Las reminiscencias se han solidificado. ¿En qué ciudad se levantaba ese caserón protegido con enredaderas y grandes macetas de geranios? ¿Sucedió en verdad en esa bíblica Esmirna cerca de la playa en la que Homero imaginó a Ulises? Quizás. ¿Acaeció en la isla Capri cuando escalábamos el promontorio ansiosos de rozar la piedras de la Torre de Tiberio, o doblando un muro azulino en el Puerto de Marina Grande? Es dificultoso ser certeros. Al presente solamente estamos seguros de muy pocas vivencias. Todo es igual a espejos reflejados una acuarela inundada de un vaho convertido en desaliento.
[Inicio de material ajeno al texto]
### src/rtl/mux_pkg.sv
// Shared constants and helpers for the stream mux / arbiter slice.
package mux_pkg;

  localparam logic MODE_RR  = 1'b0;
  localparam logic MODE_SEL = 1'b1;

  // Index width never collapses to zero, even for degenerate channel counts.
  function automatic int idx_w(input int n);
    return (n <= 2) ? 1 : $clog2(n);
  endfunction

endpackage

### src/rtl/rr_arbiter.sv
// Combinational round-robin arbiter: first requester at or above ptr, wrapping.
module rr_arbiter import mux_pkg::*; #(
  parameter  int N    = 4,
  localparam int SELW = idx_w(N)
) (
  input  logic [N-1:0]    req,
  input  logic [SELW-1:0] ptr,
  output logic [N-1:0]    gnt,
  output logic [SELW-1:0] gnt_idx,
  output logic            any_gnt
);

  localparam int SW1 = SELW + 1;

  logic [SW1-1:0]  sum;
  logic [SELW-1:0] idx;

  // ptr < N and k < N, so one conditional subtract is enough to wrap.
  always_comb begin
    gnt     = '0;
    gnt_idx = '0;
    any_gnt = 1'b0;
    sum     = '0;
    idx     = '0;
    for (int k = 0; k < N; k++) begin
      sum = {1'b0, ptr} + SW1'(k);
      if (sum >= SW1'(N)) sum = sum - SW1'(N);
      idx = sum[SELW-1:0];
      if (!any_gnt && req[idx]) begin
        gnt[idx] = 1'b1;
        gnt_idx  = idx;
        any_gnt  = 1'b1;
      end
    end
  end

endmodule

### src/rtl/stream_mux_arb.sv
// N:1 stream mux with round-robin or manual select feeding one registered output.
module stream_mux_arb import mux_pkg::*; #(
  parameter  int N    = 4,
  parameter  int W    = 8,
  localparam int SELW = idx_w(N)
) (
  input  logic            clk,
  input  logic            rst_n,
  input  logic            mode,
  input  logic [SELW-1:0] sel,
  input  logic [N-1:0]    in_valid,
  input  logic [N*W-1:0]  in_data,
  output logic [N-1:0]    in_ready,
  output logic            out_valid,
  output logic [W-1:0]    out_data,
  output logic [SELW-1:0] out_sel,
  input  logic            out_ready
);

  localparam int SW1 = SELW + 1;

  logic [SELW-1:0] ptr_q;
  logic            out_valid_q;
  logic [W-1:0]    out_data_q;
  logic [SELW-1:0] out_sel_q;

  logic [N-1:0]    arb_gnt;
  logic [SELW-1:0] arb_idx;
  logic            arb_any;

  logic [N-1:0]    sel_gnt;
  logic            sel_ok;
  logic [N-1:0]    grant;
  logic [SELW-1:0] gnt_idx;
  logic            gnt_any;
  logic            load_en;
  logic            in_xfer;
  logic [W-1:0]    data_mux;
  logic [SELW-1:0] ptr_d;

  rr_arbiter #(.N(N)) u_arb (
    .req     (in_valid),
    .ptr     (ptr_q),
    .gnt     (arb_gnt),
    .gnt_idx (arb_idx),
    .any_gnt (arb_any)
  );

  // Manual grant looks only at the selected channel's valid; out-of-range sel never grants.
  assign sel_ok = ({1'b0, sel} < SW1'(N));

  always_comb begin
    sel_gnt = '0;
    for (int i = 0; i < N; i++) begin
      sel_gnt[i] = sel_ok && (sel == SELW'(i)) && in_valid[i];
    end
  end

  assign grant   = (mode == MODE_SEL) ? sel_gnt : arb_gnt;
  assign gnt_idx = (mode == MODE_SEL) ? sel     : arb_idx;
  assign gnt_any = |grant;

  assign load_en  = !out_valid_q || out_ready;
  assign in_ready = (rst_n && load_en) ? grant : '0;
  assign in_xfer  = rst_n && load_en && gnt_any;

  always_comb begin
    data_mux = '0;
    for (int i = 0; i < N; i++) begin
      if (grant[i]) data_mux = in_data[i*W +: W];
    end
  end

  assign ptr_d = (gnt_idx == SELW'(N - 1)) ? '0 : gnt_idx + 1'b1;

  always_ff @(posedge clk or negedge rst_n) begin
    if (!rst_n) begin
      ptr_q       <= '0;
      out_valid_q <= 1'b0;
      out_data_q  <= '0;
      out_sel_q   <= '0;
    end else if (in_xfer) begin
      out_valid_q <= 1'b1;
      out_data_q  <= data_mux;
      out_sel_q   <= gnt_idx;
      if (mode == MODE_RR) ptr_q <= ptr_d;
    end else if (out_ready) begin
      out_valid_q <= 1'b0;
    end
  end

  assign out_valid = out_valid_q;
  assign out_data  = out_data_q;
  assign out_sel   = out_sel_q;

endmodule

### config.mk
export PLATFORM = sky130hd
export DESIGN_NAME = stream_mux_arb
export DESIGN_NICKNAME = d
export VERILOG_FILES = /design/src/rtl/mux_pkg.sv /design/src/rtl/rr_arbiter.sv /design/src/rtl/stream_mux_arb.sv
export SDC_FILE = /design/constraint.sdc
export NUM_CORES = 1
export LEC_CHECK = 0
export ABC_CLOCK_PERIOD_IN_PS = 7180
export CAP_MARGIN = 15
export CORE_AREA = 2 2 73 75
export DETAILED_ROUTE_END_ITERATION = 10
export DIE_AREA = 0 0 75 77
export GPL_ROUTABILITY_DRIVEN = 0
export HOLD_SLACK_MARGIN = 0.1
export PLACE_DENSITY_LB_ADDON = 0.05
export SETUP_SLACK_MARGIN = 0.15
export SLEW_MARGIN = 10
export SYNTH_ARGS = -nofsm -noshare
export SYNTH_HDL_FRONTEND = slang
export SYNTH_SLANG_ARGS = --single-unit
export TNS_END_PERCENT = 50
### constraint.sdc
create_clock -name clk -period 7.18 [get_ports clk]
set_input_delay 0.718 -clock clk [delete_from_list [all_inputs] [get_ports clk]]
set_output_delay 0.718 -clock clk [all_outputs]
set_load 0.01 [all_outputs]
Word-level counts from Yosys, hierarchy flattened
Cells that the tools add are included.
{"block": "classes", "n_eq_ne": 4, "reduce_logical": 22, "muxes": 41, "order_cmp": 12, "bitwise_logic": 4, "add_sub_neg": 8}
{"op": "2-to-1 mux 8 bit", "n": 4}
{"op": "2-to-1 mux 4 bit", "n": 6}
{"op": "2-to-1 mux 2 bit", "n": 10}
{"op": "logical AND 1 bit", "n": 13}
{"op": "2-to-1 mux 1 bit", "n": 13}
{"op": "< comparator 2 x 3 -> 1 bit (second input constant)", "n": 4}
{"op": "OR 4 bit", "n": 3}
{"op": "greater-or-equal comparator 3 bit (second input constant)", "n": 3}
{"op": "binary-select mux 1 bit (select 2 bit)", "n": 4}
{"op": "demux 1 bit (select 2 bit)", "n": 4}
{"op": "greater-or-equal comparator 2 x 1 -> 1 bit (second input constant)", "n": 4}
{"op": "subtractor 2 x 1 -> 2 bit (second input constant)", "n": 4}
{"op": "adder 2 x 2 -> 3 bit (second input constant)", "n": 2}
{"op": "equality test 2 bit (second input constant)", "n": 3}
{"op": "zero test 1 bit", "n": 4}
{"op": "OR reduction 4 bit", "n": 1}
{"op": "adder 2 x 1 -> 3 bit (second input constant)", "n": 1}
{"op": "greater-or-equal comparator 2 x 3 -> 1 bit (second input constant)", "n": 1}
{"op": "adder 2 x 1 -> 2 bit (second input constant)", "n": 1}
{"op": "equality test 2 x 1 -> 1 bit (second input constant)", "n": 1}
{"op": "zero test 2 bit", "n": 1}
{"op": "AND reduction 2 bit", "n": 1}
{"op": "nonzero test 2 bit", "n": 1}
{"op": "logical OR 1 bit", "n": 1}
{"op": "inverter 1 bit", "n": 1}
{"block": "word_totals", "output_inout_bits": 15, "input_bits": 42, "regBits": 13, "word_cells": 95}

Logic depth before layout (Yosys ltp)
{"block": "logic_depth", "word_depth": 19, "ltp_mapped": 14, "depth_no_buf": 9}

Modules after synthesis
Synthesis repeated with hierarchy kept, for this count alone.
{"block": "unflattened", "cells_unflattened": 139, "hier_area_um2": 1320.0}
{"mod": "stream_mux_arb", "n_inst": 1, "area_each_um2": 898.4, "cells_each": 94, "seq_area_each_um2": 325.3}
{"mod": "rr_arbiter", "n_inst": 1, "area_each_um2": 421.7, "cells_each": 45, "seq_area_each_um2": 0.0}

Worst setup path after synthesis
Ideal clock, no wire load.
{"block": "synth_path", "path_kind": "register to output", "from": "reg ptr_q[0]", "to": "out in_ready[2]", "path_stages_with_launch": 11, "arrival_time_ps": 3044, "slack_ps": 3418, "cell_sequence": "dfrtp_1 -> buf_2 -> buf_1 -> inv_1 -> ha_1 -> clkbuf_1 -> mux4_2 -> nor4b_4 -> nand2_1 -> a32o_1 -> nor2_1"}
{"block": "synth_between", "elab_chain_cells": 16, "word_cells_on_any_way": 61}
{"item": "from (decl)", "line_no": "stream_mux_arb.sv:22", "source": "logic [SELW-1:0] ptr_q;"}
{"item": "from (signal assigned)", "line_no": "stream_mux_arb.sv:86", "source": "if (mode == MODE_RR) ptr_q <= ptr_d;"}
{"item": "branches (longest 13 deep; another with adder 2 x 1 -> 3 bit)"}
{"item": "2-to-1 mux 4 bit (*)", "line_no": "rr_arbiter.sv:29", "source": "if (!any_gnt && req[idx]) begin"}
{"item": "2-to-1 mux 4 bit (*)", "line_no": "stream_mux_arb.sv:59", "source": "assign grant = (mode == MODE_SEL) ? sel_gnt : arb_gnt;"}
{"item": "2-to-1 mux 4 bit (*)", "line_no": "stream_mux_arb.sv:64", "source": "assign in_ready = (rst_n && load_en) ? grant : '0;"}
{"item": "to (decl)", "line_no": "stream_mux_arb.sv:13", "source": "output logic [N-1:0] in_ready,"}
Every way passes the cells marked *. The select of a mux whose other input is x is not followed.

Worst setup path after layout
{"block": "layout_path", "from": "reg ptr_q[0]", "to": "out in_ready[1]"}
The elaborated chain is that of the path after synthesis.

==> qor.txt <==
Mapped Area: 1500 um^2
worst-case clock buffer depth: 2
Mean Syn Cell Area: 8.53 um^2
clock sinks: 13
Via density: 5.51
synth top area cells: dfrtp_1 22%, nand2_1 8.3%, mux4_2 6.0%, a311oi_1 5.8%, ha_1 5.0%
Worst Tran Pin Value: 0.854 ns
DIE WIDTH: 75 um
P per Cell Area: 311 nW/um^2
Synth area leader: dfrtp_1
relative slew slack: 0.425
number of flops mapped to enable cells by yosys: 0
final setup fails: 0
critical path class: flop to output pin
CTS Buf Count: 3
crit-path max FO: 20
TritonCTS clock tree: yes
Starting DRT DRC Count: 108
Hold Crit Class: flop to flop
Final Cycle Share: 0.668
Critical Path RT: 6.46 ns
fin nets: 274
# IOs: 57
Die Ht: 77 um
Setup crit start kind: flop
number of synthesized register bits: 13
RSZ-0062 raised after global routing: false
Top FF cell, synth: dfrtp_1
IO Port Bufs: 56
Total Neg Setup Slack: 0 ns
metal2 WL: 2270 um
post-CTS resize count: 0
Max Used Layer: met4
Layout Cells excl Fill: 295
initial antenna violation count: 0
core area: 4980 um^2
HPWL Detailed: 3740 um
Crit path buffers/inverters: 2
Data arrival, critical path: 4.08 ns
Max VDD drop: 0.000164 V
max-slew violations: 0
Post-CTS Setup Inserts: 0
GRT Overall Usage: 0.170
largest net degree at the start of global routing: 24
result of the run: complete, no violations
Congestion Overflow GR: 0
Hold-fix buffers, CTS: 0
Final Critical Period: 4.80 ns
vias in the first global route: 1633
Mapped Cells: 176
Post-DRT Antenna Nets: 0
slowest stage delay, CP: 0.80 ns
Site Rows: 26
die area: 5780 um^2
starting density of the core: 0.302
share of cells above drive strength 1: 0.0667
post-synth cell types: 44
routed length on met3: 268 um
routed length on met1: 2270 um
post-synth top area share: 0.217
Routed WL per cell: 16.6 um
area delta synth->final: 41.6%
Leak: 0.753 nW
clk root buf: clkbuf_8
Clock Pin Slew Worst Setup and Hold Paths: 0.06 ns
ant diodes: 0
final WL: 4890 um
Worst path top cell family by delay: simple AND/OR/NAND/NOR gates
Max-Cap Viols: 0
clk_skew: 0.00322 ns
Synth warnings: 0
# DRC: 0
syn_nets: 224
worst-skew pair later-pin latency: 0.24 ns
Placed Cells incl. Taps: 291
htree depth: 1
Worst setup EP type: output pin
Util after Layout: 0.427
Final Hold Fails: 0
sequential cell area fraction in the yosys report: 0.217
TritonRoute pass-1 iters: 4
Peak Freq: 208 MHz
crit-path cells: inv_1, ha_1, mux4_2, nor4b_4, nand2_2, a41o_1, nor2_1, clkdlybuf4s50_1
crit path max-delay cell type: dfrtp_1
Post-synth ARST share: 1.00
first-pass GRT wire length: 7770 um
via count: 1624
## Yosys cell counts (all sizes together) (2+ instances only)
| cell | n |
|---|---|
| dfrtp | 13 |
| nand2 | 34 |
| ha | 6 |
| a22oi | 2 |
| a311oi | 10 |
| buf | 6 |
| a32o | 3 |
| o211ai | 10 |
| mux2i | 4 |
| nor3b | 2 |
| a41oi | 9 |
| clkbuf | 5 |
| mux4 | 4 |
| inv | 4 |
| nor3 | 2 |
| and2 | 3 |
| a32oi | 3 |
| o21a | 9 |
| nor2 | 9 |
| nand3b | 2 |
| a21oi | 8 |
| mux2 | 2 |
| a21o | 2 |
| o21ai | 12 |
## layer usage
| layer | GRT usage | up-vias |
|---|---|---|
| met2 | 0.248 | 61 |
| li1 | - | 787 |
| met4 | 0.0518 | 0 |
| met5 | 0 | - |
| met1 | 0.243 | 766 |
| met3 | 0.0420 | 10 |
## registers in the layout (all words and copies together) (netlist names)
register / flops
out_data: 8
out_sel: 2
out_valid: 1
ptr_q: 2
## power by group
part	internal [mW]	switching, mW
logic	0.216	0.225
registers	0.108	0.0460
clock network	0.0393	0.0276
total	0.363	0.299
## layout by cell type (no fill, tap or decap), drive strengths merged
cell,count
nand2,34
a22oi,2
o21bai,1
mux2,2
a221oi,1
nand3,1
clkbuf,4
nor2,9
xor2,1
nand3b,2
nor2b,1
a41o,1
clkdlybuf4s50,56
nand4b,1
a311oi,10
o22a,1
or4,1
and2,3
a21o,2
a32oi,3
nand2b,1
a21oi,8
o311a,1
nor4b,1
a32o,3
dfrtp,13
a41oi,9
ha,6
mux4,4
o21ai,12
o21a,9
nor3b,2
nor3,2
mux2i,4
o211ai,10
inv,4
## area by class of cell
| type | instances | area [um^2] |
|---|---|---|
| inverters | 4 | 15.0 |
| well taps | 70 | 87.6 |
| clock buffers | 4 | 45.0 |
| fillers | 501 | 2850 |
| multi-input cells | 148 | 1090 |
| flip-flops and latches | 13 | 325 |
| repair buffers | 56 | 561 |
## cells by family after synthesis
kind of cell / count (synthesis) / synth area share
multiplexers: 10 / 0.102
AO/OA/AOI/OAI: 73 / 0.380
XOR/XNOR: 1 / 0.00583
adder cells (fa/ha/maj): 6 / 0.0500
AND/OR/NAND/NOR: 58 / 0.190
flip-flops: 13 / 0.217
buffers and inverters: 15 / 0.0558
## final timing paths
path,slack [ns],startpoint,cells after the start,to
worst max-delay path,2.38,ptr_q[0],8,in_ready[1]
worst min-delay path,0.49,out_data[0],1,out_data[0]
worst max register to register,2.94,ptr_q[0],9,ptr_q[1]
worst min register to register,0.49,out_data[0],1,out_data[0]
max in group asynchronous,5.92,rst_n,1,ptr_q[0]
min in group asynchronous,0.86,rst_n,1,out_data[1]
## through the flow
| step | hold WS, ns | total power, mW | instance area [um^2] | worst slack (ns) |
|---|---|---|---|---|
| floorplan | 0.422 | 0.446 | 1500 | 3.42 |
| global placement | 0.479 | 0.588 | 2080 | 2.75 |
| detailed placement | 0.484 | 0.593 | 2080 | 2.65 |
| CTS | 0.501 | 0.663 | 2130 | 2.41 |
| global route | 0.518 | 0.712 | 2130 | 2.07 |
| finish | 0.493 | 0.662 | 2130 | 2.38 |
Power figures use the tool's default switching activity.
Los días son ahora arquetipos conjeturados, recuerdos dentro de una lasitud languidecida. ¿Las brumas de la vejez? No, uno solamente es anciano al instante de morir. Mientras eso no suceda, tendremos siempre la edad de la mujer que amamos. Si ella roza los 20, 30, 40, 50…yo asumiré veinte, treinta, cuarenta, cincuenta o más años si necesario fuera.
Con las añadas cuajadas en las comisuras de la piel, ya es más reconfortante guarnecerse en el balcón de la vereda ahora lejana y sola. En sus paredes color ocre, entre añejos libros conocedores de nuestras cuitas, el poema de William Wordsworth se abre a un nidal de resonancias enclaustradas, dejándonos una sensación de afinidad recóndita y la certeza de haber caminado nuestro tiempo al compás macerado de los latidos del corazón. Tic, tac, tic, tac. ¿Quién llama? No es el cartero. Imposible que lo fuera, ya nadie escribe cartas arrumadas de palabras con estas estrofas:
“Aunque mis ojos ya no puedan ver ese puro destello, / que en mi juventud me deslumbraba; / aunque ya nada pueda devolver / la hora del esplendor en la hierba / de la gloria en las flores, / no hay que afligirse. / Porque la belleza siempre subsiste en el recuerdo”.
En el poema hay melancolía, y a su vez una enorme esperanza en las médulas del espíritu evocador.
Los compañeros de vino, voces, trovas y madrigales, se disiparon al vaivén de los caminos sin retorno, y sobre las tapias desconchadas cercanas al mar Mediterráneo, perduran remembranzas que el tiempo apasionante convirtió en bruma y cal.
La brisa nos vuelve a traer evocaciones aún no disipadas: es como si la alegría interior – un poco asediada - , nos llamara a pisar la playa luminosa y nos invitara – casquivana ella - a contemplar la desnudez atractiva de las jóvenes muchachas deseadas con ardor carnal.
Alguna vez - hace una cosecha larga - nos acercábamos a hurtadillas a guindarle palabras azulinas a esa muchacha de la vereda, a rozarle con un susurro su tierno aliento endulzado:
“No escuches, niña, lo que la gente te dice, / que soy viejo y no soy para ti buena pareja; / ven, que todo es mentira, no dejes que se burlen, / hay un tibio amanecer digno de un mediodía”.
El poema, escrito en cuero de cabra entre olivos y almendros en lengua chipriota griega, si lo oyéramos en su resonancia original, sabríamos cómo Liasidis buscó el ternura durante un tiempo inmemorial en las apretujadas calles de Salónica y, el día que la halló, comenzaron a amortajar su cuerpo triste con sábanas de lino, flores, fragancias y aceites de Esmirna.